Choosing Preferred Stock Funds
Post on: 30 Июнь, 2015 No Comment
NEW YORK ( TheStreet ) — Many preferred stocks yield more than 6%, enticing investors to race into the securities and bid up their prices.
Mutual funds that invest in preferred stocks have posted double-digit returns over the past year. The Cohen & Steers Preferred Securities and Income Fund (CPXAX ) has returned 12.9%, compared with 4.7% for the Barclays Capital Aggregate Bond Index. according to Morningstar.
Other mutual funds that have returned more than 11% include Principal Preferred Securities (PPSAX ) and Nuveen Preferred Securities (NPSAX ).
Can the funds continue to deliver double-digit results? Probably not. But there is good reason to believe that preferred stocks will produce solid yields during the next several years.
Like bonds, preferred stocks are issued by corporations and pay fixed yields. But many bonds are considered senior to preferreds. That means that in the event of a company default, bondholders get paid before preferred-stock investors.
As a result, preferreds are considered riskier and pay higher yields than senior bonds.
Preferreds also give higher yields because their maturities tend to be longer. Many issues have maturities of 30 years. Such long bonds tend to yield more than issues with short maturities.
In the past, preferred stocks typically yielded about 130 basis points (1.30 percentage points) more than comparable to Treasuries. But these days the spread is more than 300 basis points.
The spread is wide partly because 85% of preferred stocks are issued by banks, brokers and other financial companies.
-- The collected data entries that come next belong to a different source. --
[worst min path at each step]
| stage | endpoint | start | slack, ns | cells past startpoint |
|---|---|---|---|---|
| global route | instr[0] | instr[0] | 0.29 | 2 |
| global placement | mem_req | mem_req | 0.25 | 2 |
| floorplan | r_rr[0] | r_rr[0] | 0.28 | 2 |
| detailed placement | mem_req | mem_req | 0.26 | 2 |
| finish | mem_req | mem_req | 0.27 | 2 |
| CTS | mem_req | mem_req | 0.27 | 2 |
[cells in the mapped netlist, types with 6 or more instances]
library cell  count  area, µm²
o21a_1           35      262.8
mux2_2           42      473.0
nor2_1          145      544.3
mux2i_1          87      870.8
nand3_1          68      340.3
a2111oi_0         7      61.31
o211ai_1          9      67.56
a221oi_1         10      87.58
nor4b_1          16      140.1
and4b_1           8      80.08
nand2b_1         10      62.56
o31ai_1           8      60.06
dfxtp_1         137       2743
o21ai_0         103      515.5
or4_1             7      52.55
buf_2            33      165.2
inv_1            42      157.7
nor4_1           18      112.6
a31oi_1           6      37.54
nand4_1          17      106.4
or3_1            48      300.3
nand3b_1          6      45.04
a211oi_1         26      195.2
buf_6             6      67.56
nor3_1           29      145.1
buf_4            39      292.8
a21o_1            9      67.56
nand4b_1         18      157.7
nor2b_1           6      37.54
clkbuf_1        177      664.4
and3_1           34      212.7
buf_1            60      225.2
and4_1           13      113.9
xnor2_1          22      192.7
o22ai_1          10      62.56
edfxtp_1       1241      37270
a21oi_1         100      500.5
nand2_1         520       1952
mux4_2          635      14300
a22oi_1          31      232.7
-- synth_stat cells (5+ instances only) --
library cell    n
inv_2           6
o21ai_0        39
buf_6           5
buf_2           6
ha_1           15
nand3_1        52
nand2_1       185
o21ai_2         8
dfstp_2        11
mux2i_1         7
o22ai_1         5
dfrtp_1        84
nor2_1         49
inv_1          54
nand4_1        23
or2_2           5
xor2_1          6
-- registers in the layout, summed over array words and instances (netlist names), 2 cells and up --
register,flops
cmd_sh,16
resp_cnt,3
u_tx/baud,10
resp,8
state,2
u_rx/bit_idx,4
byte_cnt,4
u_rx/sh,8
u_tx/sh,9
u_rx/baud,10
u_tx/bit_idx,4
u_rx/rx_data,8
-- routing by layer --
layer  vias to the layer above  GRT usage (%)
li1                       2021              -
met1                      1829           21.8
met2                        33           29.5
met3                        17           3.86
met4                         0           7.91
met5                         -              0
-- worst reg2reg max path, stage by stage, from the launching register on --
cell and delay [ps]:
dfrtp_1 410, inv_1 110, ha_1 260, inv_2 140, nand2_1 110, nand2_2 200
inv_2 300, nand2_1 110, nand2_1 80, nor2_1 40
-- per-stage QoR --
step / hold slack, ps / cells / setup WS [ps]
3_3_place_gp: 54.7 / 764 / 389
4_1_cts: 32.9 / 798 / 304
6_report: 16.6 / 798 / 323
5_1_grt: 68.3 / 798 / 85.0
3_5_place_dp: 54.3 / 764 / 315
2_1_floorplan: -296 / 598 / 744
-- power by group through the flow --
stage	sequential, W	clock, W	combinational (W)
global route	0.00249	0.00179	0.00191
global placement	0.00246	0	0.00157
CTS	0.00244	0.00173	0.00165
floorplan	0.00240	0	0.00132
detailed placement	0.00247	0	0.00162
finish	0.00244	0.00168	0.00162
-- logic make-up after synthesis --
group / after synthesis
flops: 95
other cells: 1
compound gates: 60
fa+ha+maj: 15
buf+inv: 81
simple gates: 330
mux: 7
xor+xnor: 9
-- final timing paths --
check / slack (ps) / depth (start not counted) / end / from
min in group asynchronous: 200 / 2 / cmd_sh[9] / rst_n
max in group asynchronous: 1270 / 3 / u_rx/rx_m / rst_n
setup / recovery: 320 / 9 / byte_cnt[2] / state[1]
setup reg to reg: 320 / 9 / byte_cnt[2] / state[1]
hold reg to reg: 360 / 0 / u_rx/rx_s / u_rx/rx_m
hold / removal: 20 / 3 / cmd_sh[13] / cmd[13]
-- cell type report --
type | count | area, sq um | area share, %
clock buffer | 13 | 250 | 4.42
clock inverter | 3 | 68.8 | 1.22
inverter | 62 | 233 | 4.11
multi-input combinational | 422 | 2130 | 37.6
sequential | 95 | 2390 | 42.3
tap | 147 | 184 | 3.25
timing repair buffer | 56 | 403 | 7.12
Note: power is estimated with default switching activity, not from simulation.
===== src/rtl/matrix_frame_ctrl.sv =====
// matrix_frame_ctrl
// Double-buffered row scanner for an 8x8 LED matrix. Each row gets a slot made
// of a short blanking phase followed by a lit phase. Rows are written into a
// back buffer, and a commit publishes that buffer at the next frame boundary.
// Publishing only swaps the front/back roles; no data is copied.

module matrix_frame_ctrl #(
   parameter int DWELL    = 27000,
   parameter int BLANK    = 16,
   parameter int NUM_ROWS = 8
) (
   input  logic       sys_clock,
   input  logic       sys_rst_n,
   input  logic       wr_valid,
   output logic       wr_ready,
   input  logic [2:0] wr_row,
   input  logic [7:0] wr_data,
   input  logic       commit,
   output logic       commit_pending,
   output logic [2:0] row,
   output logic [7:0] col,
   output logic       frame_start
);

   // The phase counter only needs to reach the longer of the two phase lengths.
   localparam int MAX_PHASE = (DWELL > BLANK) ? DWELL : BLANK;
   localparam int CNT_W     = (MAX_PHASE > 1) ? $clog2(MAX_PHASE) : 1;

   localparam logic [CNT_W-1:0] DWELL_LAST = CNT_W'(DWELL - 1);
   localparam logic [CNT_W-1:0] BLANK_LAST = CNT_W'(BLANK - 1);
   localparam logic [2:0]       LAST_ROW   = 3'(NUM_ROWS - 1);
   localparam logic [3:0]       ROW_LIMIT  = 4'(NUM_ROWS);

   typedef enum logic {
      ST_BLANK,
      ST_LIT
   } scan_state_t;

   scan_state_t      state;
   scan_state_t      state_next;
   logic [CNT_W-1:0] cnt;
   logic [CNT_W-1:0] cnt_next;
   logic [2:0]       row_next;
   logic [7:0]       col_next;
   logic             frame_start_next;
   logic             boundary;

   // scan_run is clear after reset. The first edge after release starts a
   // clean row-0 blanking phase and raises frame_start.
   logic             scan_run;

   logic             front_sel;
   logic [7:0]       frame_buf [2][8];
   logic [7:0]       front_row;
   logic             wr_accept;
   logic             wr_in_range;
   logic             swap;

   assign front_row   = frame_buf[front_sel][row];
   assign wr_ready    = ~commit_pending;
   assign wr_accept   = wr_valid & wr_ready;
   assign wr_in_range = ({1'b0, wr_row} < ROW_LIMIT);
   assign swap        = boundary & commit_pending;

   // Next scan state. The column value is computed here so that the column
   // register switches on the same edge as the FSM state and the row.
   always_comb begin
      state_next       = state;
      cnt_next         = cnt + 1'b1;
      row_next         = row;
      col_next         = 8'h00;
      frame_start_next = 1'b0;
      boundary         = 1'b0;
      if (!scan_run) begin
         state_next       = ST_BLANK;
         cnt_next         = '0;
         row_next         = 3'd0;
         frame_start_next = 1'b1;
      end else begin
         case (state)
            ST_BLANK: begin
               if (cnt == BLANK_LAST) begin
                  state_next = ST_LIT;
                  cnt_next   = '0;
                  col_next   = front_row;
               end
            end
            ST_LIT: begin
               col_next = front_row;
               if (cnt == DWELL_LAST) begin
                  state_next = ST_BLANK;
                  cnt_next   = '0;
                  col_next   = 8'h00;
                  if (row == LAST_ROW) begin
                     row_next         = 3'd0;
                     frame_start_next = 1'b1;
                     boundary         = 1'b1;
                  end else begin
                     row_next = row + 3'd1;
                  end
               end
            end
            default: begin
               state_next = ST_BLANK;
               cnt_next   = '0;
            end
         endcase
      end
   end

   // Scan state, row and column registers.
   always_ff @(posedge sys_clock) begin
      if (!sys_rst_n) begin
         state       <= ST_BLANK;
         cnt         <= '0;
         row         <= 3'd0;
         col         <= 8'h00;
         frame_start <= 1'b0;
         scan_run    <= 1'b0;
      end else begin
         state       <= state_next;
         cnt         <= cnt_next;
         row         <= row_next;
         col         <= col_next;
         frame_start <= frame_start_next;
         scan_run    <= 1'b1;
      end
   end

   // Commit handshake and the front index. A swap needs commit_pending to be
   // set before the boundary edge. A commit that arrives in the boundary
   // cycle only arms the swap for the following frame.
   always_ff @(posedge sys_clock) begin
      if (!sys_rst_n) begin
         commit_pending <= 1'b0;
         front_sel      <= 1'b0;
      end else if (swap) begin
         commit_pending <= 1'b0;
         front_sel      <= ~front_sel;
      end else if (commit && !commit_pending) begin
         commit_pending <= 1'b1;
      end
   end

   // Back-buffer writes. They are blocked while a commit is pending because
   // wr_ready is low then. Writes to rows outside the scanned range are
   // accepted but dropped.
   always_ff @(posedge sys_clock) begin
      if (!sys_rst_n) begin
         for (int b = 0; b < 2; b++) begin
            for (int r = 0; r < 8; r++) begin
               frame_buf[b][r] <= 8'h00;
            end
         end
      end else if (wr_accept && wr_in_range) begin
         frame_buf[~front_sel][wr_row] <= wr_data;
      end
   end

endmodule


===== config.mk =====
export PLATFORM = sky130hd
export DESIGN_NAME = matrix_frame_ctrl
export DESIGN_NICKNAME = d
export VERILOG_FILES = /design/src/rtl/matrix_frame_ctrl.sv
export SDC_FILE = /design/constraint.sdc
export NUM_CORES = 1
export LEC_CHECK = 0
export ABC_AREA = 1
export CAP_MARGIN = 30
export CORE_MARGIN = 8
export CORE_UTILIZATION = 50
export CTS_CLUSTER_DIAMETER = 30
export DETAILED_ROUTE_END_ITERATION = 16
export HOLD_SLACK_MARGIN = 0.02
export PLACE_DENSITY = 0.7
export SLEW_MARGIN = 20
export SYNTH_ARGS = -nofsm -noshare
export SYNTH_HDL_FRONTEND = slang
export SYNTH_SLANG_ARGS = --single-unit

===== constraint.sdc =====
create_clock -name sys_clock -period 1.6 [get_ports sys_clock]
set_clock_uncertainty 0.1 [all_clocks]
set_input_delay 0.24 -clock sys_clock [delete_from_list [all_inputs] [get_ports sys_clock]]
set_output_delay 0.24 -clock sys_clock [all_outputs]
set_load 0.005 [all_outputs]

# After elaboration in Yosys (flattened, before gate mapping)
# Memory sizes are Yosys's and may differ from the RTL's. A register that Yosys moved wholly into a read port is not among the register bits.
# Index checks and enable logic that the tools add are counted.
[classes] n_reduce_logical=7 multipliers=0 bitwise_logic=8 n_mux=30 shift=0 div_mod_pow=0 n_lt_le_gt_ge=3 n_addsub=2 eq_ne=3
[op_table] operator="$mux W64" count=3
[op_table] operator="$reduce_or A64 Y1" count=1
[op_table] operator="$mux W8" count=5
[op_table] operator="$mux W15" count=2
[op_table] operator="$pmux W15 S2" count=1
[op_table] operator="$bmux W8 S3" count=1
[op_table] operator="$demux W8 S3" count=1
[op_table] operator="$pmux W8 S2" count=1
[op_table] operator="$add A15 B1 Y15 const B" count=1
[op_table] operator="$eq A15 B15 Y1 const B" count=1
[op_table] operator="$eq A15 B4 Y1 const B" count=1
[op_table] operator="$mux W1" count=14
[op_table] operator="$ge A4 B4 Y1 const B" count=2
[op_table] operator="$not A3 Y4" count=2
[op_table] operator="$lt A4 B1 Y1 const B" count=1
[op_table] operator="$not A1 Y1" count=4
[op_table] operator="$reduce_and A2 Y1" count=2
[op_table] operator="$add A3 B1 Y3 const B" count=1
[op_table] operator="$eq A3 B3 Y1 const B" count=1
[op_table] operator="$mux W3" count=1
[op_table] operator="$and A1 B1 Y1" count=2
[op_table] operator="$logic_and A1 B1 Y1" count=2
[op_table] operator="$pmux W1 S2" count=1
[op_table] operator="$reduce_or A2 Y1" count=1
[op_table] operator="$logic_not A1 Y1" count=1
[word_totals] rom_bits=0 ram_bits=128 memories=1 latchBits=0 regBits=31
[memory_table] memory="frame_buf" depth=2 word_bits=64 rd=1 rd_ports_with_merged_regs=1 write_ports=2 line_no="53" text="logic [7:0] frame_buf [2][8];"

# Logic depth before layout (Yosys ltp)
[logic_depth] depth_word=8 ltp_mapped=10

# Worst setup path before layout
# OpenSTA, ideal clock, no wires.
[synth_timing] path_kind="register to register" start="register commit_pending" end="memory frame_buf[1][0] (netlist bit), enable pin" arrival_ps=1297 slack_ps=-167 stages_incl_launch_ff=6 setup_time_ps=370 n_path_buf=1 cell_sequence="dfxtp_1 inv_2 nand3_1 clkbuf_1 nor2_1 nor2_1"
[synth_lines] element="from (decl)" line_no="19" text="output logic commit_pending,"
[synth_lines] element="from (signal assigned)" line_no="135" text="commit_pending <= 1'b0;"
[synth_lines] element="from (signal assigned)" line_no="138" text="commit_pending <= 1'b0;"
[synth_lines] element="from (signal assigned)" line_no="141" text="commit_pending <= 1'b1;"
[synth_lines] element="to (decl)" line_no="53"

==> impl_metrics.tcl <==
set metrics [dict create \
    yosysWarnings 0 \
    antenna_found_initial 0 \
    post_drt_wl_per_cell_um 19.2 \
    clk_pin_slew_ps 60 \
    worstPathArrival_ps 1670 \
    nets 862 \
    grt_setup_unrepaired "true" \
    finalSetupViolCount 49 \
    netlist_area_um2 7150 \
    dpl_cell_area_um2 8330 \
    timing.final.hold_violations 0 \
    cpMaxStageDelayCell "nor4_4" \
    gp_congestion 0.929 \
    fmax_mhz 613 \
    synthFlopType "edfxtp_1" \
    period_share_pct 102 \
    vias 5820 \
    dp_hpwl_mm 13.2 \
    numCtsBuffers 17 \
    start_util_pct 51.3 \
    fp.dieW_um 136 \
    vias_per_cell 5.61 \
    drv_slew 0 \
    postSynthCellCount 732 \
    path_cells "inv_2 -> nand3_4 -> nor4_4 -> buf_4 -> nand2_4 -> nand2_4" \
    p_leak_nw 3.76 \
    grt_max_degree 57 \
    dr.first_iter.drc_count 788 \
    crit_type "reg2reg" \
    route.detailed.drc 0 \
    cts_root_buf "clkbuf_16" \
    post-route-util_pct 67.1 \
    area_delta_synth_final_pct 30.8 \
    cellPowerDensity_nw_per_um2 1000 \
    syn-num-nets 750 \
    seq_area_frac_synth_pct 62.7 \
    startpoint_type "flop" \
    path_max_fanout 8 \
    fin_crit_ps 1630 \
    crit_path_frequent_cell "nand2_4" \
    rows 43 \
    dieHeight_um 136 \
    cts_tree "yes" \
    critPathTopFamily "simple AND/OR/NAND/NOR gates" \
    setup_slack_ps -31.8 \
    hold_slack_ps 269 \
    ant_nets 0 \
    port_buffers 28 \
    status "finished with violations" \
    n_antenna_cell 0 \
    cp.required_ps 1630 \
    worst-path-buf-inv 2 \
    grt_overflow 0 \
    dp_cells 999 \
    syn_area_per_cell_um2 9.77 \
    grt_util_all_layers_pct 21.5 \
    slew_headroom_pct 66.6 \
    clock-sinks 160 \
    synthArstFlopShare_pct 0 \
    clock_latency_ps 430 \
    cts_max_level 4 \
    synth_edf_count 128 \
    fin_tns_setup_ps -1020 \
    fin_area_um2 9350 \
    synth_cell_types 34 \
    wirelength_mm 19.9 \
    grt_pass1_vias 5507 \
    cp-end-kind "flop" \
    hp-class "in2reg" \
    violations "negative setup slack" \
    ys_seq_elements 160 \
    drive_gt1_share_pct 23.6 \
    cts_buffer_depth 2 \
    worst_pin_slew_ps 501 \
    fp.coreArea_um2 13900 \
    die-area_um2 18400 \
    final_cells 1037 \
    num_io_pins 29 \
    peakVddDrop_mv 0.829 \
    grt_pass1_wl_mm 29.3 \
    drt_pass1_iterations 5 \
    cpPeakStageDelay_ps 360 \
    max_cap_violations 0 \
]
[final timing paths]
check,start,to,slack (ps),depth (start not counted)
worst max-delay path,commit_pending,frame_buf[1][63],-30,6
worst min-delay path,sys_rst_n,frame_start,270,4
worst max register to register,commit_pending,frame_buf[1][63],-30,6
worst min register to register,row[1],row[1],380,2
[worst min-delay path: cells and delay by family]
family                 cells  cell delay, ps
buffers and inverters      3             480
AOI/OAI and AO/OA          1              40
[report_power, final]
group / internal, mW / switching [mW] / leakage [nW]
clock: 2.43 / 1.58 / 0.284
combinational: 0.209 / 0.348 / 1.93
sequential: 4.71 / 0.0720 / 1.54
[Yosys cell counts (2+ instances only)]
library cell  count  share of area, %
edfxtp_1        128                54
nor2_1          122               6.4
buf_2            16               1.1
o21ai_1           2              0.14
nand2_1          99               5.2
inv_2             5              0.26
nand2_2           2              0.18
clkinv_1          2              0.11
xor2_1            7              0.86
nor2_2            2              0.18
o211ai_1         41               4.3
o21ai_0          27               1.9
nand3_2           3              0.42
nand4_1           3              0.26
a21oi_1          34               2.4
inv_1           116               6.1
clkbuf_1          8              0.42
dfxtp_1          32               9.0
nor3_1           10              0.70
nand3_1          57               4.0
ha_1              3              0.53
[cell families after synthesis]
kind of cell / after synthesis / share of synthesized area, %
simple gates: 304 / 18.2
flops: 160 / 62.7
buf+inv: 150 / 8.31
compound gates: 108 / 9.36
xor+xnor: 7 / 0.858
fa+ha+maj: 3 / 0.525
[cell usage in the layout, fill, tap and decap left out, drive strengths merged, types with 13 or more instances in the layout]
master         count
o21ai             30
a21oi             35
edfxtp           128
buf               89
inv              121
nor2             125
nand3             60
o211ai            41
clkdlybuf4s50     13
nand2            101
dfxtp             32
clkbuf            24
[repair_timing]
action | in CTS | in global routing
pin swaps | 6 | 18
setup endpoints to repair | 149 | 148
hold endpoints to repair | 0 | 0
resized for setup | 38 | 83
cloned | 0 | 3
hold buffers | 0 | 0
buffers inserted | 0 | 8
[per-stage QoR]
stage / setup slack, ps / power (mW)
detailed placement: -728 / 5.38
finish: -31.8 / 9.35
global placement: -758 / 5.36
global route: -81.3 / 9.58
CTS: 1.58 / 9.35
floorplan: -57.8 / 5.06
[cell type report]
class	count	area, um^2
flip-flops and latches	160	4500
multi-input cells	422	2420
repair buffers	120	1160
fillers	986	4580
clock inverters	12	143
well taps	180	225
clock buffers	20	437
inverters	123	464
[flip-flops by register name, indices dropped and copies added, names as in the netlist, named ones only]
name            count
cnt                15
col                 8
commit_pending      1
frame_buf         128
frame_start         1
front_sel           1
row                 3
scan_run            1
state               1
[routing by layer]
metal  up-vias  track usage (%)  wire length [um]
met1      2786             26.8              7890
li1       2674                -                 -
met2       303             34.7              9600
met5         -                0                 0
met4         0             11.4               705
met3        57             3.97              1710
Power figures use the tool's default switching activity.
They have been forced to offer relatively rich yields since the financial crisis shook the confidence of investors.
Markets have not yet embraced the idea that the financial system is recovering, says William Scapell, a portfolio manager for Cohen & Steers.
Scapell argues that the extra yield of preferred stocks provides adequate compensation for the risks. He says the fundamental performance of the big banks has been improving for seven quarters.
The amount of nonperforming loans is declining, and the number of past-due credit-card accounts is approaching normal levels. Tighter regulations are making the banks stronger, Scapell says. Under new rules, the banks must hold more capital. That lowers the risk of preferred defaults.
Tier 1 Capital
Because of changes recently introduced by Congress in the Dodd-Frank Act, many preferred securities may be more desirable than in the past, says Phillip Jacoby, portfolio manager of Principal Preferred Securities.
In the past, banks issued preferred securities in order to raise the so-called Tier 1 capital that regulators required. But starting in 2013, certain preferred shares cannot be used to meet capital requirements. As a result, banks will no longer issue some kinds of preferred shares.
Many companies will gradually call in existing preferred issues and take them off the market. Of the $750 billion in preferred issues, $150 billion are likely to disappear over the next three to five years. The resulting scarcity of issues could make the survivors more valuable.
In addition, many preferred securities are likely to be much steadier investments, says Jacoby.
Consider a 30-year preferred issue. When interest rates rose in the past, the security might have dropped sharply because long issues tend to be volatile. But now the long preferred issues are likely to be called in the next five years.
That means markets will treat the preferred shares like securities with five-year maturities. Those don’t fall much when rates rise. Preferred securities are attractive because you are getting good yields from an asset class that is likely to have lower volatility over the next three to five years, Jacoby says.
Preferred Stock Mutual Funds vs. Preferred Stock ETFs
One of the most popular preferred funds is iShares S&P U.S. Preferred Stock Index (PFF ). a passive ETF that yields 7.3%. With investors pouring into the fund, the portfolio has grown from $2.3 billion in assets two years ago to $8.1 billion now, according to Morningstar. The fund has returned 9.6% annually during the past three years.
While the ETF comes with low fees, many investors may prefer actively managed funds. Several active funds have outdone the ETF, including Nuveen Preferred Securities, which returned 12% annually during the past three years.
Nuveen portfolio manager Douglas Baker says that active funds have key advantages. ETFs track their benchmarks by holding a limited selection of high-quality securities that trade on stock exchanges. In contrast, active funds can roam widely, holding lower-quality issues and institutional shares that don’t trade on stock exchanges. The broader portfolios can enable the active funds to outdo the benchmarks.
Baker’s holdings include preferred shares issued by ING (ING ). the Dutch financial services giant. Although the company’s senior debt is rated investment grade, some of the preferred shares have been rated BB, one step below investment grade.
During the financial crisis, the company received aid from the Dutch government. But Baker says that ING has been raising cash and strengthening its balance sheet. They have made great progress in repaying the aid that they got from the Dutch government, he says.
Baker also likes securities issued by MetLife (MET ). The insurer’s investment portfolio has performed well through difficult markets, he says.